The name “Beth-el” was given by Jacob to the place where God first appeared to him in a dream. Up to that time it had been known as Luz. The seal of Divine approval seems to have been set upon the new name by some words we find in chapter 31:13, “I am the God of Beth-el.” The site of the ancient city is about ten miles north of Jerusalem. “It stands,” says one who has visited its ruins, “on a rocky ridge between two valleys, but still higher ground seems to shut it in on every side except the south.” If we open our Bibles at Amos 5:5, we read, “Beth-el shall come to nought.” At the present time about twenty houses roughly put together with stones taken from the heaps of ruins that surround them mark the spot.

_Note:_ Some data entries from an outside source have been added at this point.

===== config.mk =====
export PLATFORM = sky130hd
export DESIGN_NAME = wadp_width_adapter
export DESIGN_NICKNAME = d
export VERILOG_FILES = /design/src/rtl/wadp_pkg.sv /design/src/rtl/wadp_resize.sv /design/src/rtl/wadp_replicate.sv /design/src/rtl/wadp_out_reg.sv /design/src/rtl/wadp_width_adapter.sv
export SDC_FILE = /design/constraint.sdc
export NUM_CORES = 1
export LEC_CHECK = 0
export BUFFER_PORTS_ARGS = -buffer_cell sky130_fd_sc_hd__buf_2
export CAP_MARGIN = 10
export CORE_MARGIN = 3
export CORE_UTILIZATION = 30
export CTS_BUF_LIST = sky130_fd_sc_hd__clkbuf_4 sky130_fd_sc_hd__clkbuf_8
export DETAILED_ROUTE_END_ITERATION = 12
export SETUP_SLACK_MARGIN = 0.1
export SYNTH_ARGS = -nofsm -noshare
export SYNTH_HDL_FRONTEND = slang
export SYNTH_SLANG_ARGS = --single-unit

===== constraint.sdc =====
create_clock -name clk -period 3.4 [get_ports clk]
set_input_delay 0.85 -clock clk [delete_from_list [all_inputs] [get_ports clk]]
set_output_delay 0.85 -clock clk [all_outputs]
set_load 0.02 [all_outputs]

===== src/rtl/wadp_pkg.sv =====
// Package: shared size codes and widths for the data width adapter.
// Assumes a 32-bit write bus made of 8-bit lanes.
package wadp_pkg;
    localparam int BUS_W  = 32;
    localparam int BYTE_W = 8;
    localparam int LANES  = BUS_W / BYTE_W;

    typedef enum logic [1:0] {
        SZ_BYTE = 2'b00,
        SZ_HALF = 2'b01,
        SZ_WORD = 2'b10,
        SZ_RSVD = 2'b11
    } size_e;

    // Mask keeping the bits that an item of the given size occupies.
    function automatic logic [BUS_W-1:0] size_mask(input size_e sz);
        case (sz)
            SZ_BYTE: size_mask = {{(BUS_W-8){1'b0}}, 8'hFF};
            SZ_HALF: size_mask = {{(BUS_W-16){1'b0}}, 16'hFFFF};
            SZ_WORD: size_mask = {BUS_W{1'b1}};
            default: size_mask = '0;
        endcase
    endfunction
endpackage


===== src/rtl/wadp_resize.sv =====
// Module: wadp_resize
// Zero-extends or truncates a right-aligned read item to the destination size.
// Assumes the item is right-aligned in rd_data. A reserved code yields zero.
module wadp_resize
    import wadp_pkg::*;
#(
    parameter int W = BUS_W
) (
    input  logic [W-1:0] rd_data,
    input  size_e        src_sz,
    input  size_e        dst_sz,
    output logic [W-1:0] item,
    output logic         rsvd
);
    logic [W-1:0] src_keep;
    logic [W-1:0] dst_keep;

    // Flag any reserved size code on either side.
    always_comb begin
        rsvd = (src_sz == SZ_RSVD) || (dst_sz == SZ_RSVD);
    end

    // Masks: the source mask zero-extends, the destination mask truncates.
    always_comb begin
        src_keep = size_mask(src_sz);
        dst_keep = size_mask(dst_sz);
    end

    // Apply both masks, and force zero on a reserved code.
    always_comb begin
        if (rsvd) item = '0;
        else      item = rd_data & src_keep & dst_keep;
    end
endmodule


===== src/rtl/wadp_replicate.sv =====
// Module: wadp_replicate
// Copies a sized item into every byte lane of the write bus.
// Assumes the item is already masked to the destination size.
module wadp_replicate
    import wadp_pkg::*;
#(
    parameter int NL = LANES,
    parameter int BW = BYTE_W
) (
    input  logic [NL*BW-1:0] item,
    input  size_e            dst_sz,
    output logic [NL*BW-1:0] bus
);
    localparam int HALF_LANES = 2;

    for (genvar g = 0; g < NL; g++) begin : g_lane
        localparam int HIDX = g % HALF_LANES;
        // Select the source byte for lane g according to the destination size.
        always_comb begin
            case (dst_sz)
                SZ_BYTE: bus[g*BW +: BW] = item[0 +: BW];
                SZ_HALF: bus[g*BW +: BW] = item[HIDX*BW +: BW];
                default: bus[g*BW +: BW] = item[g*BW +: BW];
            endcase
        end
    end
endmodule


===== src/rtl/wadp_out_reg.sv =====
// Module: wadp_out_reg
// Holds the write data and size for one cycle, between the read capture and the write issue.
// Assumes a synchronous, active-low reset.
module wadp_out_reg #(
    parameter int W  = 32,
    parameter int SW = 2
) (
    input  logic          clk,
    input  logic          rst_n,
    input  logic [W-1:0]  d_data,
    input  logic [SW-1:0] d_size,
    output logic [W-1:0]  q_data,
    output logic [SW-1:0] q_size
);
    // Capture every cycle; clear on reset.
    always_ff @(posedge clk) begin
        if (!rst_n) begin
            q_data <= '0;
            q_size <= '0;
        end else begin
            q_data <= d_data;
            q_size <= d_size;
        end
    end
endmodule


===== src/rtl/wadp_width_adapter.sv =====
// Module: wadp_width_adapter (top)
// Resizes one read item to the destination size, duplicates it across lanes,
// and registers the result for the write phase.
// Assumes inputs are stable around the rising edge. Address bits do not select lanes.
module wadp_width_adapter
    import wadp_pkg::*;
(
    input  logic             clk,
    input  logic             rst_n,
    input  logic [BUS_W-1:0] rd_data,
    input  logic [1:0]       src_size,
    input  logic [1:0]       dst_size,
    input  logic [1:0]       dst_addr_lo,
    output logic [BUS_W-1:0] wr_data,
    output logic [1:0]       wr_size
);
    size_e            src_e;
    size_e            dst_e;
    logic [BUS_W-1:0] item;
    logic [BUS_W-1:0] bus;
    logic             rsvd;
    logic [1:0]       addr_unused;

    // Decode the raw size inputs into the shared type.
    always_comb begin
        src_e = size_e'(src_size);
        dst_e = size_e'(dst_size);
    end

    // The address is accepted but not used, because every lane gets the data.
    assign addr_unused = dst_addr_lo;

    wadp_resize #(.W(BUS_W)) resize_i (
        .rd_data (rd_data),
        .src_sz  (src_e),
        .dst_sz  (dst_e),
        .item    (item),
        .rsvd    (rsvd)
    );

    wadp_replicate #(.NL(LANES), .BW(BYTE_W)) repl_i (
        .item   (item),
        .dst_sz (dst_e),
        .bus    (bus)
    );

    wadp_out_reg #(.W(BUS_W), .SW(2)) oreg_i (
        .clk    (clk),
        .rst_n  (rst_n),
        .d_data (bus),
        .d_size (dst_size),
        .q_data (wr_data),
        .q_size (wr_size)
    );


    size_follow_chk: assert property (@(posedge clk) disable iff (!rst_n)
        $past(rst_n) |-> wr_size == $past(dst_size));


    byte_lanes_chk: assert property (@(posedge clk) disable iff (!rst_n)
        wr_size == 2'b00 |-> (wr_data[31:24] == wr_data[7:0]) &&
                             (wr_data[23:16] == wr_data[7:0]) &&
                             (wr_data[15:8]  == wr_data[7:0]));


    half_lanes_chk: assert property (@(posedge clk) disable iff (!rst_n)
        wr_size == 2'b01 |-> wr_data[31:16] == wr_data[15:0]);


    rsvd_zero_chk: assert property (@(posedge clk) disable iff (!rst_n)
        ($past(rst_n) && ($past(src_size) == 2'b11 || $past(dst_size) == 2'b11))
        |-> wr_data == '0);


    zero_ext_chk: assert property (@(posedge clk) disable iff (!rst_n)
        ($past(rst_n) && $past(src_size) == 2'b00 &&
         ($past(dst_size) == 2'b01 || $past(dst_size) == 2'b10))
        |-> wr_data[15:8] == 8'h00);


    low_byte_chk: assert property (@(posedge clk) disable iff (!rst_n)
        ($past(rst_n) && $past(src_size) != 2'b11 && $past(dst_size) != 2'b11)
        |-> wr_data[7:0] == $past(rd_data[7:0]));
endmodule


==> flow_summary_export.csv, run 1 <==
group,metric,value,unit
yosys,synth_seq_cells,34,
finish,synthToLayoutAreaGrowth,36.0,%
die,die_width,73.2,um
die,core-area,4170,um^2
die,die_h,73.2,um
drt,drc,0,
drt,routed_via_density,4.78,
finish,layout-drive-gt1-share,45.5,%
clocking,clkSinkCount,34,
power_and_ir_drop,worst_ir_drop_vdd,0.000160,V
yosys,synth_edf_count,0,
clocking,cts_buffer_depth,2,
power_and_ir_drop,power_density,460,nW/um^2
finish,multi_input_gate_area_in_the_final_layout,618,um^2
yosys,syn-cell-area,1350,um^2
yosys,postSynth.asyncResetShare,0,%
yosys,seq_total_area_yosys,50.3,%
yosys,top_area_cell_type_share_of_the_netlist_area,50.3,%
timing,hold_viol,0,
yosys,yosysTopAreaCell,"sky130_fd_sc_hd__dfxtp_1",
drt,routed_wire_length_per_instance,14.1,um
finish,insertedDiodeCount,0,
place,portBuffers,71,
drt,postRouteWirelength,3540,um
finish,fin_cells,250,
timing,worstMarginPinSlew,0.815,ns
place,gpl.final_weighted_congestion,0.721,
clocking,cts_htree_levels,2,
clocking,post_cts_buffers,0,
timing,worst_slew_margin_rel,45.4,%
clocking,clk_root_buffer_cell,"sky130_fd_sc_hd__clkbuf_8",
worst_setup_path,top_fanout_value_on_the_critical_path,16,
clocking,tritoncts,"yes",
grt,number_of_antenna_violations_at_the_first_check_in_global_routing,0,
timing,report.final.slew_viol_count,0,
yosys,synth.lib_cells_used.distinct,22,
yosys,dominantRegCellSynth,"sky130_fd_sc_hd__dfxtp_1",
status,outcome,"finished clean",
finish,sequential_cell_area,681,um^2
grt,global_route_usage_over_all_layers,13.9,%
yosys,post_synth_main_area_contributors,"sky130_fd_sc_hd__dfxtp_1 (50%), sky130_fd_sc_hd__ha_1 (6.5%), sky130_fd_sc_hd__nand3_1 (5.9%)",
clocking,clk_transition_reported_paths,0.07,ns
drt,drt_iter0_markers,59,
grt,grt_first_pass_wirelength,5510,um
clocking,numCtsBuffers,5,
drt,final_antenna_violating_net_count,0,
die,initial_core_util,32.4,%
timing,setup_total_negative_slack,0,ns
place,numPlacedInstances,242,
yosys,post_synth_inst_count,125,
clocking,count_of_instances_resized_after_the_clock_tree_is_built,0,
finish,layout.nets,246,
worst_setup_path,timing.critical_path.required,3.60,ns
worst_setup_path,timing.critical_path.from_type,"input port",
drt,vias,1195,
yosys,yosys_warnings,0,
power_and_ir_drop,cellLeakagePower,0.893,nW
grt,grt_overflow_total,0,
grt,first_global_vias,1188,
drt,detailed_router_iteration_count_before_antenna_repair,4,
worst_setup_path,worstPathArrival,2.41,ns
yosys,post_synth.cell_area_avg,10.8,um^2
worst_setup_path,worstSetupPathType,"in2reg",
place,detailed_place_hpwl,2660,um
die,std_cell_rows,23,
worst_hold_path,hold_path.class,"in2reg",
finish,num-fill-cells,414,
grt,pin_count_of_the_biggest_net_entering_global_routing,19,
timing,finalWorstPathRequiredPeriod,2.21,ns
clocking,cts-hold-fix-buffers,0,
timing,number_of_failing_setup_endpoints_in_the_final_timing_report,0,
die,floorplan.io_pins,74,
yosys,synth.net_count,172,
run,maxcap_viol_count,0,
die,fp.dieArea,5350,um^2
worst_setup_path,endpoint_class_of_the_critical_path,"flop",
timing,max_clock_freq,0.453,GHz
timing,setup_repair_after_global_routing_missed_its_margin,"false",
timing,period_share,64.9,%
==> layout by cell type (no fill, tap or decap) <==
master	netlist	final
sky130_fd_sc_hd__a21oi_1	8	8
sky130_fd_sc_hd__a22o_1	6	6
sky130_fd_sc_hd__a22o_2	2	2
sky130_fd_sc_hd__a31oi_1	8	8
sky130_fd_sc_hd__and2_1	8	8
sky130_fd_sc_hd__and4bb_2	1	1
sky130_fd_sc_hd__buf_2	2	71
sky130_fd_sc_hd__buf_4	0	2
sky130_fd_sc_hd__clkbuf_4	0	1
sky130_fd_sc_hd__clkbuf_8	0	6
sky130_fd_sc_hd__clkinv_1	1	1
sky130_fd_sc_hd__clkinv_2	0	1
sky130_fd_sc_hd__dfxtp_1	34	34
sky130_fd_sc_hd__ha_1	7	7
sky130_fd_sc_hd__inv_1	3	3
sky130_fd_sc_hd__nand2_1	8	8
sky130_fd_sc_hd__nand3_1	16	16
sky130_fd_sc_hd__nand3b_1	8	8
sky130_fd_sc_hd__nand4b_4	1	1
sky130_fd_sc_hd__nor2_1	2	2
sky130_fd_sc_hd__nor2_2	1	1
sky130_fd_sc_hd__nor2b_4	1	1
sky130_fd_sc_hd__nor4_2	1	1
sky130_fd_sc_hd__nor4b_4	3	3
==> state kept, by name, indices dropped and copies added, names as in the netlist <==
| signal | cells |
|---|---|
| oreg_i.q_size | 2 |
| oreg_i.q_data | 32 |
==> logic make-up after synthesis <==
| group | synth area share, % |
|---|---|
| DFF | 50.3 |
| adders and majority gates | 6.47 |
| buffers and inverters | 4.07 |
| AOI/OAI and AO/OA | 12.0 |
| and+or+nand+nor | 27.2 |
==> synthesized netlist by cell type (2+ instances only) <==
master and number:
sky130_fd_sc_hd__clkbuf_1 2, sky130_fd_sc_hd__a21oi_1 8, sky130_fd_sc_hd__a22o_2 2, sky130_fd_sc_hd__nor2_1 2, sky130_fd_sc_hd__and2_1 8, sky130_fd_sc_hd__buf_6 2, sky130_fd_sc_hd__nand3_1 16, sky130_fd_sc_hd__a31oi_1 8
sky130_fd_sc_hd__dfxtp_1 34, sky130_fd_sc_hd__nand2_1 8, sky130_fd_sc_hd__nand3b_1 8, sky130_fd_sc_hd__a22o_1 6, sky130_fd_sc_hd__inv_1 3, sky130_fd_sc_hd__buf_2 2, sky130_fd_sc_hd__ha_1 7, sky130_fd_sc_hd__nor4b_4 3
==> layer usage <==
metal / track usage, % / part of all wire, %
met5: 0 / 0
met4: 5.53 / 1.5
met1: 15.8 / 40
met3: 5.51 / 11
met2: 23.1 / 47
==> through the flow <==
stage	area, um^2	utilization [%]	hold slack, ns	power, mW	setup WS, ns
finish	1840	44.1	0.770	0.847	1.19
global route	1840	44.1	0.774	0.884	1.03
CTS	1840	44.1	0.765	0.857	1.18
detailed placement	1750	41.9	1.07	0.547	0.878
global placement	1750	41.9	1.07	0.546	0.884
floorplan	1350	-	0.972	0.496	1.33
==> power breakdown <==
part / internal (mW) / leakage, nW / switching (mW)
Sequential: 0.413 / 0.277 / 0.00299
Clock: 0.171 / 0.0517 / 0.140
Combinational: 0.0494 / 0.565 / 0.0710
Total: 0.634 / 0.893 / 0.214
==> worst max-delay path: stages <==
cell and delay (ns):
sky130_fd_sc_hd__buf_2 0.12, sky130_fd_sc_hd__ha_1 0.31, sky130_fd_sc_hd__nor4b_4 0.79, sky130_fd_sc_hd__nand3_1 0.16
sky130_fd_sc_hd__a31oi_1 0.18
==> area by class of cell <==
class | instances | area share, %
Sequential cell | 34 | 37.0
Multi-Input combinational cell | 81 | 33.6
Timing Repair Buffer | 73 | 20.1
Clock buffer | 7 | 4.89
Tap cell | 50 | 3.40
Inverter | 4 | 0.815
Clock inverter | 1 | 0.272
==> path summary, 6_finish.rpt <==
check / from / end / slack, ns / depth (start not counted)
min: rd_data[23] / oreg_i.q_data[23]$_SDFF_PN0_ / 0.77 / 2
max: dst_size[0] / oreg_i.q_data[25]$_SDFF_PN0_ / 1.19 / 5
No activity file was read; power rests on OpenSTA's default activity.
==> run 2: changes to the inputs <==
==> constraint.sdc (replaced) <==
create_clock -name clk -period 2.1 [get_ports clk]
set_input_delay 0.525 -clock clk [delete_from_list [all_inputs] [get_ports clk]]
set_output_delay 0.525 -clock clk [all_outputs]
set_load 0.02 [all_outputs]
==> run 2 against run 1 <==
Sequential cell count stayed put; cell count is 2.4% higher; critical path type unchanged; first-iteration DRC count is 5.1% higher; power is 62% higher; sequential share of layout area is 0.88 points lower; non-clock buffer count is 6 higher; worst hold slack worse by 0.32 ns; largest power group unchanged; sequential power is 62% higher; global-route usage is 0.93 points lower; via count stayed put; cell area is 2.4% higher.
==> flow_summary_export.csv, run 2 (same netlist as run 1, synthesis figures left out) <==
group,metric,value,unit
worst_hold_path,hold_path.class,"in2reg",
finish,final_util,45.2,%
drt,drc,0,
status,outcome,"finished clean",
power_and_ir_drop,switching_share,24.4,%
grt,grt_first_pass_wirelength,5180,um
power_and_ir_drop,total_power,1.37,mW
drt,detailed_router_iteration_count_before_antenna_repair,4,
power_and_ir_drop,cellLeakagePower,0.924,nW
timing,setup_repair_after_global_routing_missed_its_margin,"false",
timing,finalWorstPathRequiredPeriod,1.59,ns
clocking,numCtsBuffers,5,
finish,layout.cells.most_common,"sky130_fd_sc_hd__buf_2",
clocking,clk_root_buffer_cell,"sky130_fd_sc_hd__clkbuf_8",
die,initial_core_util,32.4,%
timing,setup_total_negative_slack,0,ns
power_and_ir_drop,pwr-share-seq,49.2,%
timing,hold_viol,0,
finish,reg_top3,"oreg_i.q_data: 32 flops, oreg_i.q_size: 2 flops",
die,die_h,73.2,um
worst_setup_path,top_fanout_value_on_the_critical_path,8,
timing,number_of_failing_setup_endpoints_in_the_final_timing_report,0,
drt,drt_iter0_markers,62,
place,numPlacedInstances,248,
die,std_cell_rows,23,
die,floorplan.io_pins,74,
finish,insertedDiodeCount,0,
finish,fin_cells,256,
place,detailed_place_hpwl,2700,um
grt,grt_overflow_total,0,
clocking,clkSinkCount,34,
drt,routed_via_density,4.67,
grt,global_route_usage_over_all_layers,13.0,%
timing,max_clock_freq,0.630,GHz
worst_setup_path,worstPathArrival,1.82,ns
grt,first_global_vias,1083,
place,gpl.final_weighted_congestion,0.673,
die,fp.dieArea,5350,um^2
power_and_ir_drop,power_report.internal_total,1.03,mW
clocking,cts-hold-fix-buffers,0,
power_and_ir_drop,worst_ir_drop_vdd,0.000223,V
power_and_ir_drop,p_clk_share,35.9,%
power_and_ir_drop,share_comb_of_total_power,14.9,%
worst_setup_path,timing.critical_path.required,2.33,ns
timing,report.final.slew_viol_count,0,
finish,layout-drive-gt1-share,47.1,%
drt,postRouteWirelength,3460,um
die,core-area,4170,um^2
clocking,post_cts_buffers,0,
power_and_ir_drop,power_density,725,nW/um^2
finish,top_register,"oreg_i.q_data",
finish,most-common-layout-cells,"sky130_fd_sc_hd__buf_2 (71), sky130_fd_sc_hd__dfxtp_1 (34), sky130_fd_sc_hd__nand3_1 (16)",
grt,number_of_antenna_violations_at_the_first_check_in_global_routing,0,
timing,period_share,75.6,%
timing,worstMarginPinSlew,0.466,ns
grt,pin_count_of_the_biggest_net_entering_global_routing,19,
run,maxcap_viol_count,0,
clocking,clk_transition_reported_paths,0.06,ns
clocking,count_of_instances_resized_after_the_clock_tree_is_built,0,
clocking,tritoncts,"yes",
worst_setup_path,worstSetupPathType,"in2reg",
finish,layout.nets,252,
drt,routed_wire_length_per_instance,13.5,um
clocking,cts_htree_levels,2,
place,portBuffers,71,
finish,synthToLayoutAreaGrowth,39.4,%
drt,final_antenna_violating_net_count,0,
finish,largest_register_ff_count,32,
worst_setup_path,timing.critical_path.from_type,"input port",
timing,worst_slew_margin_rel,68.8,%
power_and_ir_drop,switchingPower,334,uW
drt,vias,1195,
die,die_width,73.2,um
worst_setup_path,endpoint_class_of_the_critical_path,"flop",
clocking,cts_buffer_depth,2,
-- run 2: cell types whose count changed in the layout (fill, tap and decap cells not counted), sizes merged --
cell,delta
buf,+6
-- run 2: cell type report --
class / instances / area, um^2
Fill cell: 418 / 2290
Sequential cell: 34 / 681
Multi-Input combinational cell: 81 / 618
Timing Repair Buffer: 79 / 415
Clock buffer: 7 / 90.1
Tap cell: 50 / 62.6
Inverter: 4 / 15.0
Clock inverter: 1 / 5.00
-- run 2: final timing paths --
kind | slack (ns) | to | start | cells after the start
max | 0.51 | oreg_i.q_data[19]$_SDFF_PN0_ | dst_size[0] | 5
min | 0.45 | oreg_i.q_data[23]$_SDFF_PN0_ | rd_data[23] | 2
-- run 2: critical path, cell delays in order --
cell and delay (ns):
sky130_fd_sc_hd__buf_2 0.12, sky130_fd_sc_hd__ha_1 0.31, sky130_fd_sc_hd__nor4b_4 0.35, sky130_fd_sc_hd__nor2b_4 0.33, sky130_fd_sc_hd__a22o_2 0.19
-- run 2: routing by layer --
layer	vias to the layer above	track usage, %	part of all wire, %
met2	48	21.2	47
met3	5	5.10	11
li1	604	-	-
met4	0	4.30	1.2
met1	538	15.5	42
met5	-	0	0
-- run 2: power by group through the flow --
stage          sequential [mW]  combinational [mW]  clock [mW]
2_1_floorplan            0.721              0.0824           0
3_3_place_gp             0.689               0.204           0
3_5_place_dp             0.688               0.206           0
4_1_cts                  0.674               0.207       0.503
5_1_grt                  0.675               0.223       0.525
6_report                 0.674               0.204       0.491
-- run 2: stage by stage --
stage / worst slack [ns] / instance area [um^2] / hold slack (ns)
2_1_floorplan: 0.355 / 1350 / 0.647
3_3_place_gp: 0.232 / 1790 / 0.742
3_5_place_dp: 0.214 / 1790 / 0.743
4_1_cts: 0.503 / 1890 / 0.450
5_1_grt: 0.409 / 1890 / 0.455
6_report: 0.512 / 1890 / 0.454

It was conquered under Joshua, and given to the tribe of Benjamin (Josh. 12:9, 18 as: Judges 1:22). At the division of the kingdom Beth-el fell to the lot of Israel, and it was there that Jeroboam set up one of the golden calves. There seems to have been a school for the sons of prophets at Beth-el in the time of Elisha, but it remained a place of idol-worship till the reign of the pious king Josiah (2 Kings 13:15-19).
We might linger much longer over Beth-el and its history, but must pass on. If Jacob could not be trusted, God might; and all His ways of patient grace with Jacob seem to have had one object—to strip him of self-confidence. Ever onward, and upward, until at the close of his pilgrimage he becomes, as we have already seen, a worshipper (Heb. 11:21), He gives, as we read his history, an impression of having been a man who loved to make his own arrangements: his well-laid plans must have cost him much time and thought. But he forgot, as we are so apt to do, that God (who was known to him as the “God of Beth-el”) had already said, “I am with thee, and will keep thee, and will not leave thee,” and He had a purpose of blessing which none might hinder, and even Jacob’s own self-will or failure could not turn aside.
Ample proof of this is found in his conduct during the years in which he dwelt with Laban, also in the way in which he divided his household, cattle, etc., in expectation of a meeting with Esau; but again and again God comes in “a very present help in trouble” (Psalm 46:1). But Jacob must learn his lesson (so must we); and the man who, when he saw the ways of God, ways which he could not understand, had said in bitterness of soul, “All these things are against me” (Gen. 42:36), could at last, as by faith he looked forward to the coming of the promised Deliverer (Gen. 49:18), joyfully exclaim, “I have waited for Thy salvation O LORD,” for God had marvelously blessed him.